Work to complete - Search the records for the word "proof" and pick out every line that has it.

Available data -
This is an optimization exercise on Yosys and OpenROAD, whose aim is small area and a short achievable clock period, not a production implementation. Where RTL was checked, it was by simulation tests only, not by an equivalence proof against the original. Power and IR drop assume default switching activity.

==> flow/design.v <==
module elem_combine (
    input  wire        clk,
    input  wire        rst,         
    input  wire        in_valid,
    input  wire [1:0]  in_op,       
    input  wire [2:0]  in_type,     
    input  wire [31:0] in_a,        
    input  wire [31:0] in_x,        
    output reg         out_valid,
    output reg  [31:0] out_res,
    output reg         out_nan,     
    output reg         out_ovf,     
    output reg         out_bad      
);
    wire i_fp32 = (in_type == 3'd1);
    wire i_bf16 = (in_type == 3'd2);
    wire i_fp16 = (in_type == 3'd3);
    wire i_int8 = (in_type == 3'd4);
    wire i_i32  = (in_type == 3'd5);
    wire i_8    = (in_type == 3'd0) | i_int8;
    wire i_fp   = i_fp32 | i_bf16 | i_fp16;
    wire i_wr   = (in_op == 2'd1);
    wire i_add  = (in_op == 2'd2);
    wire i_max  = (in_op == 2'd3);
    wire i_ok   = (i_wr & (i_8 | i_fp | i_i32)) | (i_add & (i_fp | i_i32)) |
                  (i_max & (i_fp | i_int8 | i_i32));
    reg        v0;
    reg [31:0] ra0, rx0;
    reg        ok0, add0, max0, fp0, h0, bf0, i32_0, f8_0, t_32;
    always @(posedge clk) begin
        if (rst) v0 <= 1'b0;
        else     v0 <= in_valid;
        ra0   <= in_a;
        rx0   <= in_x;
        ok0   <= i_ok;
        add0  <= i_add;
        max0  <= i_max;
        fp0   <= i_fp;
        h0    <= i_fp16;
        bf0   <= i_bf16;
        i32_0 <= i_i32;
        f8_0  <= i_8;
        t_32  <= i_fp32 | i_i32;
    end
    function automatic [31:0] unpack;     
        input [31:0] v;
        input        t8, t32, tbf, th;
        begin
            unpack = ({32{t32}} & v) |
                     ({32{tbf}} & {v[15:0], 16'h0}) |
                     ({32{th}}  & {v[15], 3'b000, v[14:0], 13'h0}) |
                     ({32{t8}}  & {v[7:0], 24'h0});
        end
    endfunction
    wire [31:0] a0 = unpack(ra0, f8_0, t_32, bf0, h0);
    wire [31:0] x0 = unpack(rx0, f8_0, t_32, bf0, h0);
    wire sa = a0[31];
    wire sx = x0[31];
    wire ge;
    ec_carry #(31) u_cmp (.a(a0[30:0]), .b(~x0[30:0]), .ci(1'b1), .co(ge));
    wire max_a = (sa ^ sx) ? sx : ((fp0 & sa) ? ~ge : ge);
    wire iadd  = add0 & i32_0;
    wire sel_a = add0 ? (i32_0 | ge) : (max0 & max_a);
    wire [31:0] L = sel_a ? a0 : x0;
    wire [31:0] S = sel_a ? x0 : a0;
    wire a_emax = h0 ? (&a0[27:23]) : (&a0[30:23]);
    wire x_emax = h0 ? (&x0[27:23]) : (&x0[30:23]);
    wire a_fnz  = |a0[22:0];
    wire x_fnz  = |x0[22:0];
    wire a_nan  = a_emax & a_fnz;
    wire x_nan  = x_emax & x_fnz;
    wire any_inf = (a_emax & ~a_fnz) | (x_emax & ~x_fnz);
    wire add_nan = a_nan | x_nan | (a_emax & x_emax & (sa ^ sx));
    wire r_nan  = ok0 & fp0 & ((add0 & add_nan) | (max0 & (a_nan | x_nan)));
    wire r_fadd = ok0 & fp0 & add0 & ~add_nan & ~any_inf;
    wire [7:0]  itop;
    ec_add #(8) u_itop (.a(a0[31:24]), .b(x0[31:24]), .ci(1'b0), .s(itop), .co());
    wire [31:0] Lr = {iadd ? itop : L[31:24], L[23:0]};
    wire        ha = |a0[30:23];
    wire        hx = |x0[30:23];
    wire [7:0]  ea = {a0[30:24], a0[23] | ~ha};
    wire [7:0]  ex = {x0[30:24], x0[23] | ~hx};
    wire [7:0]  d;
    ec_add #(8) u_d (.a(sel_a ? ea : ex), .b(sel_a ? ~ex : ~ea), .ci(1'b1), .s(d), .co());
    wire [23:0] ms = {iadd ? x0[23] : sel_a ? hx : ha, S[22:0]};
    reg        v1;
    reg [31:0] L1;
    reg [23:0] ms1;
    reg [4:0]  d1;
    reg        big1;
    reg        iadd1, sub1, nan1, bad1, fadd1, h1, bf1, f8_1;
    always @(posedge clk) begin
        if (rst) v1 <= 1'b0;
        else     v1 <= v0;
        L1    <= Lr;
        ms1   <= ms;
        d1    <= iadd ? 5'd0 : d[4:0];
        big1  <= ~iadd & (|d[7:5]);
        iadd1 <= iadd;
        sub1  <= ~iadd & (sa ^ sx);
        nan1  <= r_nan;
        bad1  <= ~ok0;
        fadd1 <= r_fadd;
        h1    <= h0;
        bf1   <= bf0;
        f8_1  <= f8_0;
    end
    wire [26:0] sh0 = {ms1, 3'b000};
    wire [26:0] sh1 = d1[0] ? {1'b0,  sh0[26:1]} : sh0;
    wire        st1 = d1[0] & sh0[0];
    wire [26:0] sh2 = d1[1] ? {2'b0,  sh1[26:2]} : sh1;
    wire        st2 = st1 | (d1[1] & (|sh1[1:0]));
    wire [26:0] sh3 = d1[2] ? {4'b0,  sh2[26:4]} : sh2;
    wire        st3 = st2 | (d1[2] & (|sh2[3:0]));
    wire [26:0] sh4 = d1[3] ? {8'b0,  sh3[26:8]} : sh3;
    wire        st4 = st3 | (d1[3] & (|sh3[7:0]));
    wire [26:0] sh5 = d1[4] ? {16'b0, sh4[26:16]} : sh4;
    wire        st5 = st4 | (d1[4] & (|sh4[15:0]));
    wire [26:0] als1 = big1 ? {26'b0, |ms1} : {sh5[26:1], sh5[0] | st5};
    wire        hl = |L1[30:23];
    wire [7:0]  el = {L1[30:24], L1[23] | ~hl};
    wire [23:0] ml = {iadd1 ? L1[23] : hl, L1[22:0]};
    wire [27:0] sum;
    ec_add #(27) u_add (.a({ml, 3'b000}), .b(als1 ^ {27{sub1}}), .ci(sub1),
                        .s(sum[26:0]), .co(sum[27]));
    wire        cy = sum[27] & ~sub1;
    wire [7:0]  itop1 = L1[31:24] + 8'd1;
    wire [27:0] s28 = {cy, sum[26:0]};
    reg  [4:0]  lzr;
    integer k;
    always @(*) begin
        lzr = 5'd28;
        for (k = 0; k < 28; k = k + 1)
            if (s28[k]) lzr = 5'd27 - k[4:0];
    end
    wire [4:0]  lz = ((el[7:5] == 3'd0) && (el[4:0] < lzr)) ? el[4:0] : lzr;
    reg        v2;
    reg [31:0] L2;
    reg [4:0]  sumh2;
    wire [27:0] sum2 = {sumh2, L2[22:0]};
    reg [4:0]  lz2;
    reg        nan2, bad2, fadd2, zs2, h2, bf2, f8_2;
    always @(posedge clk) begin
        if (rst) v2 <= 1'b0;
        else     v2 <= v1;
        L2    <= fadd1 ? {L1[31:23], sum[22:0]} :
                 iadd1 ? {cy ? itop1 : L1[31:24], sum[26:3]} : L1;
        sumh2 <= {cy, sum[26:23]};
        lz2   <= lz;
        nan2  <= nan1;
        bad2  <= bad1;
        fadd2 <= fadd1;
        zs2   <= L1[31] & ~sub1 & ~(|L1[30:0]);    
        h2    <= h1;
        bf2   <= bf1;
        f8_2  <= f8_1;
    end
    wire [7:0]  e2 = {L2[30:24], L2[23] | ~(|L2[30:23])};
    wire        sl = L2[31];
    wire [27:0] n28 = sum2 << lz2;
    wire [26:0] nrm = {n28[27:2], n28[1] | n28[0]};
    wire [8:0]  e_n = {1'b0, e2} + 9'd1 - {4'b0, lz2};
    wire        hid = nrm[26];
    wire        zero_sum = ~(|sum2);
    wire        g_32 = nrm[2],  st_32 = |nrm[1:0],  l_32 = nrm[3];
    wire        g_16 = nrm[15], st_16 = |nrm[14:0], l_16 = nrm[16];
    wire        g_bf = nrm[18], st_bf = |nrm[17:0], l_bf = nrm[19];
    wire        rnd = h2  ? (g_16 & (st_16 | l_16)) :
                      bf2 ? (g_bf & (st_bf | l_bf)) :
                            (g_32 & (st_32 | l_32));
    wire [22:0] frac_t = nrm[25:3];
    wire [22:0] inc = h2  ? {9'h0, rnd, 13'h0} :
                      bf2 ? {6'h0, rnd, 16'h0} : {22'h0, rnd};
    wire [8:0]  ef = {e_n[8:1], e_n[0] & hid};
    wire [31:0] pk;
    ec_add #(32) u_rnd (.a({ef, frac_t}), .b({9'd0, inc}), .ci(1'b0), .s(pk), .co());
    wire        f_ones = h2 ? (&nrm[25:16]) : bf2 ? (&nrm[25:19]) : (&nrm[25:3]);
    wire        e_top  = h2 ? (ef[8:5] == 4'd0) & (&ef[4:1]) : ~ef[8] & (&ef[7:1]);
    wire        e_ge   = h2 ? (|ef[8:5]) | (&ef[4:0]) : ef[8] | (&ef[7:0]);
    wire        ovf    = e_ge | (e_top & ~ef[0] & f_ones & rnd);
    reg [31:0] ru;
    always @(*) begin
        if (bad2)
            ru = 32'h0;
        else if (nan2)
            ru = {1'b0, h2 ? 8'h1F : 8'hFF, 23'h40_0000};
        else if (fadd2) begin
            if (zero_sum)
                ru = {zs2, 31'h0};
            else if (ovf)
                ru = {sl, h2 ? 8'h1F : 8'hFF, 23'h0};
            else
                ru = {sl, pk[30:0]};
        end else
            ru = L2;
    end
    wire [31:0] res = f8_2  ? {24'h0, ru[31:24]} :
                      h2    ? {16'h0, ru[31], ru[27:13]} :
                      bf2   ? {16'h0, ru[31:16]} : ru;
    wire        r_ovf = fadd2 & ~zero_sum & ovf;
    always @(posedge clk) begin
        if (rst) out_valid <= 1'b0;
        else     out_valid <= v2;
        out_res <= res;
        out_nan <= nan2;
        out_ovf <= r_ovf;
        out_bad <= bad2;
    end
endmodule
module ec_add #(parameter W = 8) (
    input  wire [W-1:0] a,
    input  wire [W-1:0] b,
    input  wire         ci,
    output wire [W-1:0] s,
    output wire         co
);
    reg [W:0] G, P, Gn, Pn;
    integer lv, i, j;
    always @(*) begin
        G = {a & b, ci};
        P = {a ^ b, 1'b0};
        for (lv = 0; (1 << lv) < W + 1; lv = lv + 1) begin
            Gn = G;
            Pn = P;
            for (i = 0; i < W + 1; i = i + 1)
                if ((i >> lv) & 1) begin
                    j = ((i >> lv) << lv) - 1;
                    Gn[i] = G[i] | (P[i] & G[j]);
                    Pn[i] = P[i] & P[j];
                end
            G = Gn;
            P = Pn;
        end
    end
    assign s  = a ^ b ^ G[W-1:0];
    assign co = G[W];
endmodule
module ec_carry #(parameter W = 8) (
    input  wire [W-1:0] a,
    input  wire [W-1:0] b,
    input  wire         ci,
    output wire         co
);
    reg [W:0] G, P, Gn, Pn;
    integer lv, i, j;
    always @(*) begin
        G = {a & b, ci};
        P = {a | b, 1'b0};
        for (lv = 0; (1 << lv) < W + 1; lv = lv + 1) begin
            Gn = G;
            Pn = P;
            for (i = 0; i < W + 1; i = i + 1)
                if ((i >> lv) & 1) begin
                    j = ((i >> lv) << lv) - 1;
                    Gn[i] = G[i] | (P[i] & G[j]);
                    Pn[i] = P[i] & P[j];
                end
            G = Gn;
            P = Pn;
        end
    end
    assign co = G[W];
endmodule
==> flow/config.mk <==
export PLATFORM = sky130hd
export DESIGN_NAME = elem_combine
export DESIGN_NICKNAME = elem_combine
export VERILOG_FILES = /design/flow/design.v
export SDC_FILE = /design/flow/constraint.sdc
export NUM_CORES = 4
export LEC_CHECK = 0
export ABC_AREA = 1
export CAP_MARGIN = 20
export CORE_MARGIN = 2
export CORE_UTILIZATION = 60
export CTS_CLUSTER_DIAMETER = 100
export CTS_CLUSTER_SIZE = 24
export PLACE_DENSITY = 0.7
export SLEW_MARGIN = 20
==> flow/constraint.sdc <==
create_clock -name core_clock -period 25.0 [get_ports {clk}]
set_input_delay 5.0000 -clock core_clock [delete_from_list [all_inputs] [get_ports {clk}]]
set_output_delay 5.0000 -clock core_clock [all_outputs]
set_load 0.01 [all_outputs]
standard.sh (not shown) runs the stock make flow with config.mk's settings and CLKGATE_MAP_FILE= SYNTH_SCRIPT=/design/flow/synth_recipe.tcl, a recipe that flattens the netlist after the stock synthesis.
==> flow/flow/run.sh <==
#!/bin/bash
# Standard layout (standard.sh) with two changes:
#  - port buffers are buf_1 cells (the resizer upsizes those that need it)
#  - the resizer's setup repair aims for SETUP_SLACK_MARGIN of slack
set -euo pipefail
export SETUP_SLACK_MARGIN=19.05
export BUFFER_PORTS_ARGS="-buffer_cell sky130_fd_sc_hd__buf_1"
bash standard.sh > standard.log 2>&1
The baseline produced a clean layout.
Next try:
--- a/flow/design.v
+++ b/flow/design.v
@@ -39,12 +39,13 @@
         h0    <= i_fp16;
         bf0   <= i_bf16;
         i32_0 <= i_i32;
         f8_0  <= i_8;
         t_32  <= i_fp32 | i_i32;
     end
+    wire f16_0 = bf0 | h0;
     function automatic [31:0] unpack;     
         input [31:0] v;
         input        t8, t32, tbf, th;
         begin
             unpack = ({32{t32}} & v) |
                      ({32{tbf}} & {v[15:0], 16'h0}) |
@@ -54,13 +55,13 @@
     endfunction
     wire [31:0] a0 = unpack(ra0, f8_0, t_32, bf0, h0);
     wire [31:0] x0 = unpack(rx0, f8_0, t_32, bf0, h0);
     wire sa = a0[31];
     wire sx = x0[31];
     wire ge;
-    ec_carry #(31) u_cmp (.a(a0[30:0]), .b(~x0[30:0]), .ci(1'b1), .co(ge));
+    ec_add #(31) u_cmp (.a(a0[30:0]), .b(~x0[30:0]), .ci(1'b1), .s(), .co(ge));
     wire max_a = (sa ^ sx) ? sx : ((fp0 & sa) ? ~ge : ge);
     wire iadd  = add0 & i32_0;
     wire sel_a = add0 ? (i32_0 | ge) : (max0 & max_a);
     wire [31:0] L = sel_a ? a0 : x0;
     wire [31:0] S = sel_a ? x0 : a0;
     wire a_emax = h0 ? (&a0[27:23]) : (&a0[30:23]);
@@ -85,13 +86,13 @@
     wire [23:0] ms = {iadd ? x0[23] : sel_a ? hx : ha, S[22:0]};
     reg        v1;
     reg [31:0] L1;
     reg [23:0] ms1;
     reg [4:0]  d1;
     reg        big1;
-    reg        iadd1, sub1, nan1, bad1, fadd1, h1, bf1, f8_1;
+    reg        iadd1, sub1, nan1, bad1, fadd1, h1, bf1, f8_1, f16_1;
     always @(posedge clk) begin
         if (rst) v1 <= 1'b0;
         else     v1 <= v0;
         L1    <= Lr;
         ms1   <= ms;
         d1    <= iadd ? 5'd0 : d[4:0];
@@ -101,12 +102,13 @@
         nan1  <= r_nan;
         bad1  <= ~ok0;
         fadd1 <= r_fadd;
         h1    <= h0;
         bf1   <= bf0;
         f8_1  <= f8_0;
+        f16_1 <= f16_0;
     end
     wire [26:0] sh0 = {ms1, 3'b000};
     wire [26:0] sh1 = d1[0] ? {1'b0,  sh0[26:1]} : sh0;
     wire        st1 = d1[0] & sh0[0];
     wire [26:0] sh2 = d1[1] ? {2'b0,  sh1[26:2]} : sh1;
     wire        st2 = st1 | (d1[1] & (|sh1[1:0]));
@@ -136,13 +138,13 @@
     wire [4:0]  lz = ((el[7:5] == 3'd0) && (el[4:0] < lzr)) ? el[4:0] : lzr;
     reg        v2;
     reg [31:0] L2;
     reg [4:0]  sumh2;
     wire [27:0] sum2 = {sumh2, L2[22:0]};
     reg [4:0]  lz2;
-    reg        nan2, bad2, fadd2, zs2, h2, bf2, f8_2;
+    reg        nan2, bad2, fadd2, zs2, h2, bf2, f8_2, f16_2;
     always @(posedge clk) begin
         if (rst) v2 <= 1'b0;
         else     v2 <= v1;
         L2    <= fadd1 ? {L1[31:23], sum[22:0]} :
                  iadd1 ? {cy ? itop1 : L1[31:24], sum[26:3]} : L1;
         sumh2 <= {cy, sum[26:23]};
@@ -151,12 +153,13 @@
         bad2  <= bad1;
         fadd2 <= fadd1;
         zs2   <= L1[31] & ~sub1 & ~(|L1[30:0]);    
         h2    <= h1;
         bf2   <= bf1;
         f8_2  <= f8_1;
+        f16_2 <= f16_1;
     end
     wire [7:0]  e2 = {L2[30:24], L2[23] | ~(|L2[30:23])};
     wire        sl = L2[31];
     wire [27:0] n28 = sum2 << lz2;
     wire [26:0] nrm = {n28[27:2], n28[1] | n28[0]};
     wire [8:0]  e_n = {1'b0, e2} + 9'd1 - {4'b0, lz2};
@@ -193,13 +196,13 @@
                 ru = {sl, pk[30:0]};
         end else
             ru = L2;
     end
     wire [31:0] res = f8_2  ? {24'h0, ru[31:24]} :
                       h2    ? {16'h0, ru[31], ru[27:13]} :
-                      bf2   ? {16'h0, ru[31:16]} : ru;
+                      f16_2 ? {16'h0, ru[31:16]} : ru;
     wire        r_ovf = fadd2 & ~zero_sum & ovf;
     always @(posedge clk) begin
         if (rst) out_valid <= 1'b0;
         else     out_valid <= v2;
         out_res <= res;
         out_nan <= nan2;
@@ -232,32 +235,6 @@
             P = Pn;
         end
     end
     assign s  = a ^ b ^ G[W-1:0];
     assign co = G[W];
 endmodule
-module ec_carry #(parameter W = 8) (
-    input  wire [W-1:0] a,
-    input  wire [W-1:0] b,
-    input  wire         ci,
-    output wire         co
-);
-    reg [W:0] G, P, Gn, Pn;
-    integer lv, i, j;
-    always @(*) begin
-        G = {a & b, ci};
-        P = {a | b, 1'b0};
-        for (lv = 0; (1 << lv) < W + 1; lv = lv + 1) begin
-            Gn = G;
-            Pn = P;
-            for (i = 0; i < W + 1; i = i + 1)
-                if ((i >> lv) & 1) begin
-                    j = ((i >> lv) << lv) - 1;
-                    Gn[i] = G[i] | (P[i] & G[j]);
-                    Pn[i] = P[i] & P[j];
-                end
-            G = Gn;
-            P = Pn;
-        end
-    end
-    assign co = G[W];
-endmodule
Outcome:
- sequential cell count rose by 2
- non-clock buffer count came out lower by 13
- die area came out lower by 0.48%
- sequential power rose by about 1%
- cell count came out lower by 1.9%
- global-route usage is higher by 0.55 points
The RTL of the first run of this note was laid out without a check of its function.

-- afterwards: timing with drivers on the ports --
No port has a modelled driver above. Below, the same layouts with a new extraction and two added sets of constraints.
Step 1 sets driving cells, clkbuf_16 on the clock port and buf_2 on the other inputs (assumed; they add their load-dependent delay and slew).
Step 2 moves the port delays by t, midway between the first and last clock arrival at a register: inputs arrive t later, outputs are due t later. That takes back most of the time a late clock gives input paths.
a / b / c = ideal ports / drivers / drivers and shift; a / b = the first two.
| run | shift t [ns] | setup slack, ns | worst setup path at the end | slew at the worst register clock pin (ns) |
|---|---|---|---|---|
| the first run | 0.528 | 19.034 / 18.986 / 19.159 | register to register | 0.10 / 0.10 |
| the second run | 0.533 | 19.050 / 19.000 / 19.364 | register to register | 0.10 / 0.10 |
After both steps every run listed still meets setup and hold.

==

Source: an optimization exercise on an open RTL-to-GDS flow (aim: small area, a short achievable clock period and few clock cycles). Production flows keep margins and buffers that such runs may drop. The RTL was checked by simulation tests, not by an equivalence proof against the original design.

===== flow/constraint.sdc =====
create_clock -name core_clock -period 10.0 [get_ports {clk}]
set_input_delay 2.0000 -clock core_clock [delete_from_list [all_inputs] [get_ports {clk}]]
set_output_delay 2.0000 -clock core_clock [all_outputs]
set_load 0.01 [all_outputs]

Your response -
This is an optimization exercise on Yosys and OpenROAD, whose aim is small area and a short achievable clock period, not a production implementation. Where RTL was checked, it was by simulation tests only, not by an equivalence proof against the original. Power and IR drop assume default switching activity.
Source: an optimization exercise on an open RTL-to-GDS flow (aim: small area, a short achievable clock period and few clock cycles). Production flows keep margins and buffers that such runs may drop. The RTL was checked by simulation tests, not by an equivalence proof against the original design.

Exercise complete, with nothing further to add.